EXERCISE DETAILS>
Both the line with "wire kind_carries = (res_kind" and the line with "pcr_rsp_t next_code;" in the records below must appear in the output, along with every line between them, exactly and with nothing added.

Collected data entries>
◆ ◆ ◆ ◆ ◆

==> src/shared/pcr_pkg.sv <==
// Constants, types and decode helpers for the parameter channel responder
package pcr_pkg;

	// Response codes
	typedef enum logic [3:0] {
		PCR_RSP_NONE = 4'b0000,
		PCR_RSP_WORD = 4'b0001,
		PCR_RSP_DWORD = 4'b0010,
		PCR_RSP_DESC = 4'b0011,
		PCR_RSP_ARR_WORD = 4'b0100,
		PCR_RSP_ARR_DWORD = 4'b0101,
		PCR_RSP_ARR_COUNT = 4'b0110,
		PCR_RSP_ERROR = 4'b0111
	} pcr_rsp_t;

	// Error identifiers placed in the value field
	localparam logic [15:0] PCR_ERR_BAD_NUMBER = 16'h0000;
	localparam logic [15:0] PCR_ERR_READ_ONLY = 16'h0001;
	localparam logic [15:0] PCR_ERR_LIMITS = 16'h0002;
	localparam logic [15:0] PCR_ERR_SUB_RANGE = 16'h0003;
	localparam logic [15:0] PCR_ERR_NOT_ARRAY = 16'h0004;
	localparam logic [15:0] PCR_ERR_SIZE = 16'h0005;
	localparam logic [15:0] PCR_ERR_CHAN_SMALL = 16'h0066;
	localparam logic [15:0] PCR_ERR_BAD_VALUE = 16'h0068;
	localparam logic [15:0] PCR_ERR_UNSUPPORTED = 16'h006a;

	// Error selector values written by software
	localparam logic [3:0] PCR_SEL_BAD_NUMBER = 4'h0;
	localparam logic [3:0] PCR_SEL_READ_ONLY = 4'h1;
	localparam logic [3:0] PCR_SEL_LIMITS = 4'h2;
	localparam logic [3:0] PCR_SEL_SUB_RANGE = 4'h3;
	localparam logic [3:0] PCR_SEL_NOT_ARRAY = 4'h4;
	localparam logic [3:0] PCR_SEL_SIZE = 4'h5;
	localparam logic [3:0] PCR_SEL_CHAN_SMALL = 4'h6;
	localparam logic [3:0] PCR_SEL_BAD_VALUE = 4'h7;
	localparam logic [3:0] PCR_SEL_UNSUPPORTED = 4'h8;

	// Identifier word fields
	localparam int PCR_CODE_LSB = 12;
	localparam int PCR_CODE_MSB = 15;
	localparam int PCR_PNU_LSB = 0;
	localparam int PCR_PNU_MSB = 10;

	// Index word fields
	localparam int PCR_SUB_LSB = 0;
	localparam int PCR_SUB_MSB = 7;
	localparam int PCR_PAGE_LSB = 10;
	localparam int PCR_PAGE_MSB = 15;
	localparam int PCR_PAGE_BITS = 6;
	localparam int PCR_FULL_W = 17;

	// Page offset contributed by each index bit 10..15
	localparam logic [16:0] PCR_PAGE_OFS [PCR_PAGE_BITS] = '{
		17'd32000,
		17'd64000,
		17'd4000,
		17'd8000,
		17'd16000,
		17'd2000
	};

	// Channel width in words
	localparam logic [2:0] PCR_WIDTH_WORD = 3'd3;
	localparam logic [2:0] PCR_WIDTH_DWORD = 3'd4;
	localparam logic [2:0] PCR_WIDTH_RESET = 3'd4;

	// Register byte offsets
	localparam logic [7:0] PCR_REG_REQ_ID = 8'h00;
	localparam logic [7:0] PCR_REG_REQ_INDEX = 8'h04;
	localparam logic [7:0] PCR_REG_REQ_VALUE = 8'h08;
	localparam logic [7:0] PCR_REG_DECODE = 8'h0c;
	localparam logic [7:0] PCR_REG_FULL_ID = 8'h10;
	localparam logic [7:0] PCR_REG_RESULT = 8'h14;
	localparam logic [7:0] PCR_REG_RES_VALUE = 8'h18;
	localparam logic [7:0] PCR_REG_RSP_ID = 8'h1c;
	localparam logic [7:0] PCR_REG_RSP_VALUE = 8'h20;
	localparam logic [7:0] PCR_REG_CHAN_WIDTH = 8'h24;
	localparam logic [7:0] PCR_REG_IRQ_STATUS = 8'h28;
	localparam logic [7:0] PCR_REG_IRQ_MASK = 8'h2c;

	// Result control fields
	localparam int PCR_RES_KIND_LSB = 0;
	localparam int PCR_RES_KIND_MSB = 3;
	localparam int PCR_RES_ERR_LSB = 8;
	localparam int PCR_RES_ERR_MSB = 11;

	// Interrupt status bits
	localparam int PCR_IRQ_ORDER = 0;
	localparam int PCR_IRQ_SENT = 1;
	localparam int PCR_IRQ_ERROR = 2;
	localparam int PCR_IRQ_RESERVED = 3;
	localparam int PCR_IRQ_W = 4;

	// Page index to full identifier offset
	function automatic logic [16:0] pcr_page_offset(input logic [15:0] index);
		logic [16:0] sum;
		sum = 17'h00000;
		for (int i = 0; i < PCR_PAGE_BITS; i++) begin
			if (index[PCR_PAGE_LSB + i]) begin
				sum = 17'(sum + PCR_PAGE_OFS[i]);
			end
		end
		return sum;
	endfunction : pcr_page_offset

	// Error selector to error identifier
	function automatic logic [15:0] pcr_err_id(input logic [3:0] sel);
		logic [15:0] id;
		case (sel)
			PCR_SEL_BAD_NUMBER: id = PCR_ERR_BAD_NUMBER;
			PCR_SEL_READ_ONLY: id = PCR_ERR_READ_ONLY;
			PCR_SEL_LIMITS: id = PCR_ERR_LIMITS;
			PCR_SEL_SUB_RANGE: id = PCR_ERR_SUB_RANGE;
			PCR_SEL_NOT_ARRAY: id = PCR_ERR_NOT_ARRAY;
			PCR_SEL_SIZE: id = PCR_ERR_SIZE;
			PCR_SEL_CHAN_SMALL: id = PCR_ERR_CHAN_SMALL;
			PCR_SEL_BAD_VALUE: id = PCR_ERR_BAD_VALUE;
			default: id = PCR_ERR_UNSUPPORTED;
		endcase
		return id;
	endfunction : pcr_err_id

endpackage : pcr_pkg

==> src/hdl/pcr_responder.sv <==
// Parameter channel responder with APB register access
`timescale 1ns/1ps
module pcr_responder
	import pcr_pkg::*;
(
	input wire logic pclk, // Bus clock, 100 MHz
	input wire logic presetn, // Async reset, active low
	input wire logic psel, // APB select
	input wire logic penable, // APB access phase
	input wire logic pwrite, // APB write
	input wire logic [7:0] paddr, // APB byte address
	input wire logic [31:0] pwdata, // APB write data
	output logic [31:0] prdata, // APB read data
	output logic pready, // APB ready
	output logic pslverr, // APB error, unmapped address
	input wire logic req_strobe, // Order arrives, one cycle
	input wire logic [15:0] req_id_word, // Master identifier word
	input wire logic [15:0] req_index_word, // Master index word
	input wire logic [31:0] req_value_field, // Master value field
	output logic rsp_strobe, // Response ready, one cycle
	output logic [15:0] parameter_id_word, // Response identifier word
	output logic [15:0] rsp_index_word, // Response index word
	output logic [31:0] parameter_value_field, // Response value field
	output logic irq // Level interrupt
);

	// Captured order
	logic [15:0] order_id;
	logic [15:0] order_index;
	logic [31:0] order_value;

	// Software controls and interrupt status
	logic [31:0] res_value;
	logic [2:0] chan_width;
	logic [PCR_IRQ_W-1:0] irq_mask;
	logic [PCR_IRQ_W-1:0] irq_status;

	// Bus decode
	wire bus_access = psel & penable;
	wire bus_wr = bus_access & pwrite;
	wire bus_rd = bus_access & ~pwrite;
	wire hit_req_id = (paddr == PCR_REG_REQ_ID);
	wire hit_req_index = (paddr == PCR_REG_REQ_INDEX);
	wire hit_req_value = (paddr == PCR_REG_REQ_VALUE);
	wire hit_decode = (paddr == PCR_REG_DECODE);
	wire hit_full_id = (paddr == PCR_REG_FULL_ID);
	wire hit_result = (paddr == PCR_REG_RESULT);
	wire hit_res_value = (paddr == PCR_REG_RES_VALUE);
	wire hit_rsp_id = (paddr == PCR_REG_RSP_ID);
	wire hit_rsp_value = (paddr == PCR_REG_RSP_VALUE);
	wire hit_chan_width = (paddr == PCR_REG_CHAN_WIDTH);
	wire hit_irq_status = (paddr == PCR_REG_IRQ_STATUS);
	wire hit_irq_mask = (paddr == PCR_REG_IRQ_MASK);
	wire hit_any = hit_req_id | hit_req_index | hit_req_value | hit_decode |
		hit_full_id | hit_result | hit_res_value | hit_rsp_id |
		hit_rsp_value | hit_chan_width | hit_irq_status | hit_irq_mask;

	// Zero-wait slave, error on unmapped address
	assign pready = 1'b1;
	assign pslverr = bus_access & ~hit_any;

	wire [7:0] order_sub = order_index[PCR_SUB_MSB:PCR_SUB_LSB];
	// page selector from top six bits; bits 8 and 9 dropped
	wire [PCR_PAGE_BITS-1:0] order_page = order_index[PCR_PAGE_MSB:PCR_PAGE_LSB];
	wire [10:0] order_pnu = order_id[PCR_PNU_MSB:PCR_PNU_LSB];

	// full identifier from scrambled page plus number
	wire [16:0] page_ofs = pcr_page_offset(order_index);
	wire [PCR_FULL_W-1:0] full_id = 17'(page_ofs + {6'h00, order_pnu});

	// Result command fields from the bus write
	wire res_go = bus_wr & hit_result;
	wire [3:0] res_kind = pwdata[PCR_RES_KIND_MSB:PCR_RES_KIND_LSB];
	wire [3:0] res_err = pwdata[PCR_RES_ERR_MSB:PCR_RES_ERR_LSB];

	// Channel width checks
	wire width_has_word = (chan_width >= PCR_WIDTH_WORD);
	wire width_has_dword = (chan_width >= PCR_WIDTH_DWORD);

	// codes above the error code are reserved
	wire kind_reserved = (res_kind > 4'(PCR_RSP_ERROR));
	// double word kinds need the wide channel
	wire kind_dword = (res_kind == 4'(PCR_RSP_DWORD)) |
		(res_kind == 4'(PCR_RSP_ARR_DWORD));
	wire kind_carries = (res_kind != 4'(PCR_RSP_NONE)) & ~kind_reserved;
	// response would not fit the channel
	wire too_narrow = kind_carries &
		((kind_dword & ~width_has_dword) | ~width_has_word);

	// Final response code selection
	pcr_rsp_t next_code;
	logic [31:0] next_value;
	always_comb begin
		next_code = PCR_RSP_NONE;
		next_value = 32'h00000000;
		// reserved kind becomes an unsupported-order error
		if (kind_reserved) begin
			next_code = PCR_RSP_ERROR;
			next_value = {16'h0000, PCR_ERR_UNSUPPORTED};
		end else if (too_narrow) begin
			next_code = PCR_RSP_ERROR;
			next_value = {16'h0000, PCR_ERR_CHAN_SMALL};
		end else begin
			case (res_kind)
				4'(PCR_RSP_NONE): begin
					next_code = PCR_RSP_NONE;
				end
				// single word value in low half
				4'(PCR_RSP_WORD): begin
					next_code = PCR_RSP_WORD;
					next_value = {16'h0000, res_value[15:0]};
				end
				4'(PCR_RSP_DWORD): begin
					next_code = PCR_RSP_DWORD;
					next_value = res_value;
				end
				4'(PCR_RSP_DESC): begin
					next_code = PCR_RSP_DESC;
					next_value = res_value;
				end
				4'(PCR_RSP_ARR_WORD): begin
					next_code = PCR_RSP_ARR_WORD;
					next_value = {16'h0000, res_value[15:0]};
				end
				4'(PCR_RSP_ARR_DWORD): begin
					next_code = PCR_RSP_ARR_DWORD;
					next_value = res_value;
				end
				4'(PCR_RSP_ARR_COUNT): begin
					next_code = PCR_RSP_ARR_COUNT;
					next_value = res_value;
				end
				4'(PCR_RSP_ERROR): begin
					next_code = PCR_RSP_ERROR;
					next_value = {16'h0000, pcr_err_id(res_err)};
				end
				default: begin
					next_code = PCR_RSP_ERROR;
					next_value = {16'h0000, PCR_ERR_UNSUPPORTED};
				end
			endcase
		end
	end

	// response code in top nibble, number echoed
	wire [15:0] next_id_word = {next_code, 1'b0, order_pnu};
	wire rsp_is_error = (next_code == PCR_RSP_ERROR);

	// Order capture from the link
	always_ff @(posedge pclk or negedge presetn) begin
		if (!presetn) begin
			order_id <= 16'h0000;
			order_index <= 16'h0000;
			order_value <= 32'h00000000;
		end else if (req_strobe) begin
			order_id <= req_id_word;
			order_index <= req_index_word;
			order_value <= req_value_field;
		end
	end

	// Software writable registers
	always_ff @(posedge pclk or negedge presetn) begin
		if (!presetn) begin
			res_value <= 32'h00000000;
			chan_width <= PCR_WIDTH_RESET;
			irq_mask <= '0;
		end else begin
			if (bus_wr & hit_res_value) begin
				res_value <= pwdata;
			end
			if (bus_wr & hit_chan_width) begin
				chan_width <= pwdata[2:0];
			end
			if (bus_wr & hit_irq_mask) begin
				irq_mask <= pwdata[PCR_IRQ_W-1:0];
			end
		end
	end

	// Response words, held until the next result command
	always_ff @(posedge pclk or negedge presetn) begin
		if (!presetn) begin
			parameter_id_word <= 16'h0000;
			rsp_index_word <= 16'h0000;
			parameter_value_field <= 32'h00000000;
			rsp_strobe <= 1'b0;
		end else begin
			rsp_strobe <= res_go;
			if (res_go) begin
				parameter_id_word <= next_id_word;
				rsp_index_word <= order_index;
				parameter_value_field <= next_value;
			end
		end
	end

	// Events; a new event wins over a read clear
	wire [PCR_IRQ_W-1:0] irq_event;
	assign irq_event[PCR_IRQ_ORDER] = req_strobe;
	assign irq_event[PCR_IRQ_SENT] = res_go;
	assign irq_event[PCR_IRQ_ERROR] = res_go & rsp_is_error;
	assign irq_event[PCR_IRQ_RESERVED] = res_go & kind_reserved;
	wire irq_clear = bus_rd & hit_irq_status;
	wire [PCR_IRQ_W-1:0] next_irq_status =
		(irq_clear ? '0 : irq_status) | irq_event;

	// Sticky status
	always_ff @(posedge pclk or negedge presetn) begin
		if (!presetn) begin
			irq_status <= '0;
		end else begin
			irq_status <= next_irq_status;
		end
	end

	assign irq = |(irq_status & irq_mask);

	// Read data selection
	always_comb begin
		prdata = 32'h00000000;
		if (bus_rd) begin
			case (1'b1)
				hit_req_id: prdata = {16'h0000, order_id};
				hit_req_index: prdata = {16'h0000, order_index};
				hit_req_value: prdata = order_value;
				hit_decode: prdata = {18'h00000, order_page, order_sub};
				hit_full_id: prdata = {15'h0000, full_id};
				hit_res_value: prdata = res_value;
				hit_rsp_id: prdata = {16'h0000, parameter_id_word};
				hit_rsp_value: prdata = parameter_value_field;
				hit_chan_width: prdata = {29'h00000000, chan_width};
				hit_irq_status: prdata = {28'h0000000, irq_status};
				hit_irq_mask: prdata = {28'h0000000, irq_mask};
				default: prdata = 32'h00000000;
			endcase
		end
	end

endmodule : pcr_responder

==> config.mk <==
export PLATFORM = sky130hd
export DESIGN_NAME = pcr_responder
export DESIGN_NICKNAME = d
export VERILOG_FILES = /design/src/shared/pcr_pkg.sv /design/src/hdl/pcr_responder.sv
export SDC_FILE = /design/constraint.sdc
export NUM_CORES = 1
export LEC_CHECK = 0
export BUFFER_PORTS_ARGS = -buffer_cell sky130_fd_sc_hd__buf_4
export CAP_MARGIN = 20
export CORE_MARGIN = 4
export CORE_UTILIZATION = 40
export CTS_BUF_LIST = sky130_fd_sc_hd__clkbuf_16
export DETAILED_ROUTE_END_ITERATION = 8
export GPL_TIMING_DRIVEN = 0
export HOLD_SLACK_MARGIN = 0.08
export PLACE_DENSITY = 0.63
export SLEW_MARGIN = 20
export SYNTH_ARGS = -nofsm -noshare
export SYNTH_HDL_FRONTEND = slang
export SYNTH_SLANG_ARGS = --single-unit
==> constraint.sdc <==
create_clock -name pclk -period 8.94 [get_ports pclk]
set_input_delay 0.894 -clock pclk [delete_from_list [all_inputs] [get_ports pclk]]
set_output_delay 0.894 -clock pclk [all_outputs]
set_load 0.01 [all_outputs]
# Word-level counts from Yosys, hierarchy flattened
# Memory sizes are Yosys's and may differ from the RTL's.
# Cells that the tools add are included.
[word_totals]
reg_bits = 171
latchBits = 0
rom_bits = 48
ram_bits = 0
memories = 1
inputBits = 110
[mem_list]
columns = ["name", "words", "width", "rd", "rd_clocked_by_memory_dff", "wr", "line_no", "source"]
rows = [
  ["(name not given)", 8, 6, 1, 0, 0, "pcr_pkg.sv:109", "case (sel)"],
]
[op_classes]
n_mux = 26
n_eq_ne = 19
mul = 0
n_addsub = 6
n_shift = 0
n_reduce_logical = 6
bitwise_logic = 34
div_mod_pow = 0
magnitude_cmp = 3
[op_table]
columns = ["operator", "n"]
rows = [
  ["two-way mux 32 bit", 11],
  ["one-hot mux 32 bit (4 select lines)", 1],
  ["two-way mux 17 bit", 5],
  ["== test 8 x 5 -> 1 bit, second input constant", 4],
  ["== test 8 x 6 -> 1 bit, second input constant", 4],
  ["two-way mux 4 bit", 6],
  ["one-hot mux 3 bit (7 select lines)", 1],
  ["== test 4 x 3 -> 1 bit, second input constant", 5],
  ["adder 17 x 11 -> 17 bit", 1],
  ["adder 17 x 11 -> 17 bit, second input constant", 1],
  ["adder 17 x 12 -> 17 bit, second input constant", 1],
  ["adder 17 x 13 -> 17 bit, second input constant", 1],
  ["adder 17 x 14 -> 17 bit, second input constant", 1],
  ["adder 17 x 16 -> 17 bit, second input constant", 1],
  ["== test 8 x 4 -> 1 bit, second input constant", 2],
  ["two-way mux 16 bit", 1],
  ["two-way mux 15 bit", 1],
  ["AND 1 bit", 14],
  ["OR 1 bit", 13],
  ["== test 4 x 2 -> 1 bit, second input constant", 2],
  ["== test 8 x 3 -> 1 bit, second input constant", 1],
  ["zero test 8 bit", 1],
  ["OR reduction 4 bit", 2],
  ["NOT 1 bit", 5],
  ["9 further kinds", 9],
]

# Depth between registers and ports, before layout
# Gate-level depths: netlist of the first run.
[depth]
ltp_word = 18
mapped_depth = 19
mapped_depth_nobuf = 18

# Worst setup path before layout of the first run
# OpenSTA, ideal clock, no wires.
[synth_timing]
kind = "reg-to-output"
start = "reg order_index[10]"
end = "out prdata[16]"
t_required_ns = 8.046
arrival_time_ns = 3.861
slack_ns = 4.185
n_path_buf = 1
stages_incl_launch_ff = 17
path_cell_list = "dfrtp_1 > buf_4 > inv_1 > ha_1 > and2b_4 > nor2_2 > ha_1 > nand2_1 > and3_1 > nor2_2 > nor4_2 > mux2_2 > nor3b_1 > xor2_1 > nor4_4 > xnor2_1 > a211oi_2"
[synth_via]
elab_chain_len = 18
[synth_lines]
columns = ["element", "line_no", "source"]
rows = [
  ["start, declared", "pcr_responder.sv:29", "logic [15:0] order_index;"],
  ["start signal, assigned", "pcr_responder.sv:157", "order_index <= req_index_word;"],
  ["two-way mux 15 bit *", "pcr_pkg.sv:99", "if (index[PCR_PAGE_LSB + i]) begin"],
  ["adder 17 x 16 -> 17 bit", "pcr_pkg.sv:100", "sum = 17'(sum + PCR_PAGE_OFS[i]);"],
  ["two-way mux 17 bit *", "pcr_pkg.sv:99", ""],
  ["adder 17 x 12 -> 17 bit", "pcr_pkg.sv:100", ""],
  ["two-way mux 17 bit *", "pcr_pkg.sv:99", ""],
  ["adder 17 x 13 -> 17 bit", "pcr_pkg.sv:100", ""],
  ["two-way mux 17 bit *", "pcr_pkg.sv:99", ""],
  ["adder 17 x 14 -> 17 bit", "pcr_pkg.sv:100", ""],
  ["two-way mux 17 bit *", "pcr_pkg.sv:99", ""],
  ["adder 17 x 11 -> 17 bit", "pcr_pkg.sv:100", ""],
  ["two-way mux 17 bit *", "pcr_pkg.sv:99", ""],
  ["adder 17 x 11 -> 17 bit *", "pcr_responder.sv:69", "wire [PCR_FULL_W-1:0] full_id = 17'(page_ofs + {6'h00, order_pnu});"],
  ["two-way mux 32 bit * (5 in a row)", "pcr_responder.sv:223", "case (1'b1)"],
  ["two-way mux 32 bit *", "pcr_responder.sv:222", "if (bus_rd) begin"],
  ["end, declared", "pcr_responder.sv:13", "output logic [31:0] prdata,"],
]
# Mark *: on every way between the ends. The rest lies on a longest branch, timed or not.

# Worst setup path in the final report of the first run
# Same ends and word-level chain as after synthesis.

◆ ◆ ◆ ◆ ◆

FINISHED TASK>
	wire kind_carries = (res_kind != 4'(PCR_RSP_NONE)) & ~kind_reserved;
	// response would not fit the channel
	wire too_narrow = kind_carries &
		((kind_dword & ~width_has_dword) | ~width_has_word);

	// Final response code selection
	pcr_rsp_t next_code;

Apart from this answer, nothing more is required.